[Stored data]
==> flow/design.v <==
module fifo #(parameter WIDTH = 592, DEPTH = 4) (
    input  logic                 clk,
    input  logic                 rst_n,
    input  logic                 pop,
    input  logic                 push,
    input  logic [WIDTH-1:0]     write_data,
    output logic [WIDTH-1:0]     read_data,
    output logic                 fifo_full,
    output logic                 fifo_empty
);
    logic [WIDTH-1:0] buffer [0:DEPTH-1];
    logic [$clog2(DEPTH)-1:0] read_pointer, write_pointer;
    logic [$clog2(DEPTH):0]   count;
    assign fifo_empty = (count == 0);
    assign fifo_full  = (count == DEPTH);
    assign read_data = buffer[read_pointer];
    always_ff @(posedge clk or negedge rst_n) begin
        if (!rst_n)
            count <= 0;
        else if (push && !fifo_full && !(pop && !fifo_empty))
            count <= count + 1;
        else if (pop && !fifo_empty && !(push && !fifo_full))
            count <= count - 1;
    end
    always_ff @(posedge clk or negedge rst_n) begin
        if (!rst_n) begin
            write_pointer <= 0;
            for (int k = 0; k < DEPTH; k++)
                buffer[k] <= 0;
        end 
        else if (push && !fifo_full) begin
            buffer[write_pointer] <= write_data;
            if (write_pointer == DEPTH-1)
                write_pointer <= 0;          
            else
                write_pointer <= write_pointer + 1;
        end
    end
    always_ff @(posedge clk or negedge rst_n) begin
        if (!rst_n) begin
            read_pointer <= 0;
        end
        else if (pop && !fifo_empty) begin
            if (read_pointer == DEPTH-1)
                read_pointer <= 0;           
            else
                read_pointer <= read_pointer + 1;
        end
    end
endmodule
module header_parser (
	input  logic         clk,
	input  logic         rst_n,
	input  logic         beat_valid,    
	input  logic [7:0]   beat_data,
	input  logic         beat_last,     
	output logic         meta_valid,    
	output logic [367:0] metadata
	);
localparam HDR_BYTES = 48;
logic [7:0]  hdr [0:HDR_BYTES-1];
logic [15:0] byte_cnt;                      
always_ff @(posedge clk or negedge rst_n) begin
	if (!rst_n) begin
		byte_cnt <= 0;
		for (int k = 0; k < HDR_BYTES; k++)
			hdr[k] <= 0;
	end
	else if (beat_valid) begin
		if (beat_last) begin
			byte_cnt <= 0;
			for (int k = 0; k < HDR_BYTES; k++)
				hdr[k] <= 0;
		end
		else begin
			for (int k = 0; k < HDR_BYTES; k++)
				if (byte_cnt == k)
					hdr[k] <= beat_data;
			if (byte_cnt != 16'hFFFF)
				byte_cnt <= byte_cnt + 1;
		end
	end
end
logic [7:0] h [0:HDR_BYTES-1];
genvar i;
generate
	for (i = 0; i < HDR_BYTES; i++) begin : BYPASS
		assign h[i] = (beat_valid && byte_cnt == i) ? beat_data : hdr[i];
	end
endgenerate
logic [47:0]  dest_mac, src_mac;
logic [15:0]  eth_type, total_length;
logic [3:0]   version, ihl;
logic [7:0]   protocol;
logic [31:0]  src_ip, dest_ip;
logic [111:0] payload;
logic [15:0]  pkt_bytes;
logic [15:0]  csum;
logic [15:0]  flags;
assign dest_mac     = {h[0], h[1], h[2], h[3], h[4], h[5]};
assign src_mac      = {h[6], h[7], h[8], h[9], h[10], h[11]};
assign eth_type     = {h[12], h[13]};
assign version      = h[14][7:4];
assign ihl          = h[14][3:0];
assign total_length = {h[16], h[17]};
assign protocol     = h[23];
assign src_ip       = {h[26], h[27], h[28], h[29]};
assign dest_ip      = {h[30], h[31], h[32], h[33]};
generate
	for (i = 0; i < 14; i++) begin : PAY
		assign payload[8*i +: 8] = h[34+i];
	end
endgenerate
assign pkt_bytes = (byte_cnt == 16'hFFFF) ? 16'hFFFF : byte_cnt + 16'd1;
logic [19:0] word_sum;
logic [16:0] fold1;
always_comb begin
	word_sum = 0;
	for (int w = 0; w < 10; w++)
		word_sum = word_sum + {4'b0, h[14+2*w], h[15+2*w]};
end
assign fold1 = {1'b0, word_sum[15:0]} + {13'b0, word_sum[19:16]};
assign csum  = fold1[15:0] + {15'b0, fold1[16]};
logic is_ipv4, is_ipv6, is_short, csum_ok, len_ok;
assign is_ipv4  = (eth_type == 16'h0800);
assign is_ipv6  = (eth_type == 16'h86DD);
assign is_short = (pkt_bytes < HDR_BYTES);
assign csum_ok  = is_ipv4 && (version == 4'd4) && (ihl == 4'd5) && (csum == 16'hFFFF);
assign len_ok   = is_ipv4 && ({1'b0, total_length} + 17'd14 == {1'b0, pkt_bytes});
assign flags    = {11'b0, len_ok, csum_ok, is_short, is_ipv6, is_ipv4};
assign meta_valid = beat_valid && beat_last;
assign metadata   = {flags, csum, pkt_bytes, payload, dest_ip, src_ip,
                     protocol, total_length, version, ihl, eth_type,
                     src_mac, dest_mac};
endmodule
module packet_parser (
	input  logic         clk,
	input  logic         rst_n,       
	input  logic         s_tvalid,
	input  logic [7:0]   s_tdata,
	input  logic         s_tlast,
	output logic         s_tready,
	output logic         m_tvalid,
	input  logic         m_tready,
	output logic [367:0] m_tdata
	);
localparam METADATA_WIDTH = 368;
logic                      fifo_full, fifo_empty;
logic                      push;
logic [METADATA_WIDTH-1:0] write_data;
assign s_tready = !fifo_full;
header_parser parser (
	.clk        (clk),
	.rst_n      (rst_n),
	.beat_valid (s_tvalid && s_tready),
	.beat_data  (s_tdata),
	.beat_last  (s_tlast),
	.meta_valid (push),
	.metadata   (write_data)
);
fifo #(.WIDTH(METADATA_WIDTH), .DEPTH(4)) meta_fifo (
	.clk        (clk),
	.rst_n      (rst_n),
	.pop        (m_tready),
	.push       (push),
	.write_data (write_data),
	.read_data  (m_tdata),
	.fifo_full  (fifo_full),
	.fifo_empty (fifo_empty)
);
assign m_tvalid = !fifo_empty;
endmodule
make LEC_CHECK=0 CAP_MARGIN=20 CORE_MARGIN=2 CORE_UTILIZATION=70 CTS_CLUSTER_SIZE=46 HOLD_SLACK_MARGIN=0.27 PLACE_DENSITY_LB_ADDON=0.0 SETUP_SLACK_MARGIN=-0.49 SLEW_MARGIN=20 finish   # period 7.39 ns
run.sh (not shown) runs the stock make flow with config.mk's settings and CLKGATE_MAP_FILE=.
The first run completed and failed the layout checks on setup timing.
Next try:
--- a/flow/config.mk
+++ b/flow/config.mk
@@ -9,7 +9,5 @@
 export CORE_MARGIN = 2
-export CORE_UTILIZATION = 70
-export CTS_CLUSTER_SIZE = 46
-export HOLD_SLACK_MARGIN = 0.27
-export PLACE_DENSITY_LB_ADDON = 0.0
-export SETUP_SLACK_MARGIN = -0.49
+export CORE_UTILIZATION = 64
+export CTS_CLUSTER_SIZE = 99
+export PLACE_DENSITY = 0.38
 export SLEW_MARGIN = 20
==> flow/constraint.sdc (replaced) <==
create_clock -name core_clock -period 5.13 [get_ports {clk}]
set_input_delay 1.0260 -clock core_clock [delete_from_list [all_inputs] [get_ports {clk}]]
set_output_delay 1.0260 -clock core_clock [all_outputs]
set_load 0.01 [all_outputs]
Effect: The changed run reached the layout checks and failed them: setup timing; critical path depth is lower by 2; die area grows by 9.3%; design area climbs by 1.7%; setup slack degrades by 2.1 ns; utilization drops by 6.0 points; hold slack got worse by 0.24 ns; non-clock buffer count went up by 119.
Next try:
--- a/flow/config.mk
+++ b/flow/config.mk
@@ -7,7 +7,9 @@
 export LEC_CHECK = 0
-export CAP_MARGIN = 20
+export CAP_MARGIN = 40
 export CORE_MARGIN = 2
-export CORE_UTILIZATION = 64
-export CTS_CLUSTER_SIZE = 99
-export PLACE_DENSITY = 0.38
-export SLEW_MARGIN = 20
+export CORE_UTILIZATION = 72
+export CTS_CLUSTER_SIZE = 17
+export HOLD_SLACK_MARGIN = 0.29
+export PLACE_DENSITY_LB_ADDON = 0.0
+export SETUP_SLACK_MARGIN = 1.94
+export SLEW_MARGIN = 35
==> flow/constraint.sdc (replaced) <==
create_clock -name core_clock -period 7.39 [get_ports {clk}]
set_input_delay 1.4780 -clock core_clock [delete_from_list [all_inputs] [get_ports {clk}]]
set_output_delay 1.4780 -clock core_clock [all_outputs]
set_load 0.01 [all_outputs]
The changed run reached the layout checks and failed them: setup timing. Sequential power falls by a quarter to a third. Utilization rises by 8.8 points. Power falls by a quarter to a third.
Next try:
==> flow/config.mk (replaced) <==
export PLATFORM = sky130hd
export DESIGN_NAME = packet_parser
export DESIGN_NICKNAME = packet_parser
export VERILOG_FILES = /design/flow/design.v
export SDC_FILE = /design/flow/constraint.sdc
export NUM_CORES = 4
export LEC_CHECK = 0
export CAP_MARGIN = 20
export CORE_MARGIN = 2
export CORE_UTILIZATION = 62
export PLACE_DENSITY = 0.6
export SLEW_MARGIN = 20
The new run completed and failed the layout checks on setup timing.
Final area came out higher slightly.
Worst setup slack is worse by 0.12 ns.
Final cell count came out higher by a few percent.
Power is higher by a few percent.
Global-route usage fell by 7.1 points.
Core utilization falls by 12 points.
Power is estimated from default activity; no workload was simulated.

#### WHAT IS NEEDED:
Which lines above run from the one containing "export DESIGN_NAME = packet_parser" to the one containing "export PLACE_DENSITY = 0.6"? Give them again exactly, both ends included.

#### RESPONSE BOX:
export DESIGN_NAME = packet_parser
export DESIGN_NICKNAME = packet_parser
export VERILOG_FILES = /design/flow/design.v
export SDC_FILE = /design/flow/constraint.sdc
export NUM_CORES = 4
export LEC_CHECK = 0
export CAP_MARGIN = 20
export CORE_MARGIN = 2
export CORE_UTILIZATION = 62
export PLACE_DENSITY = 0.6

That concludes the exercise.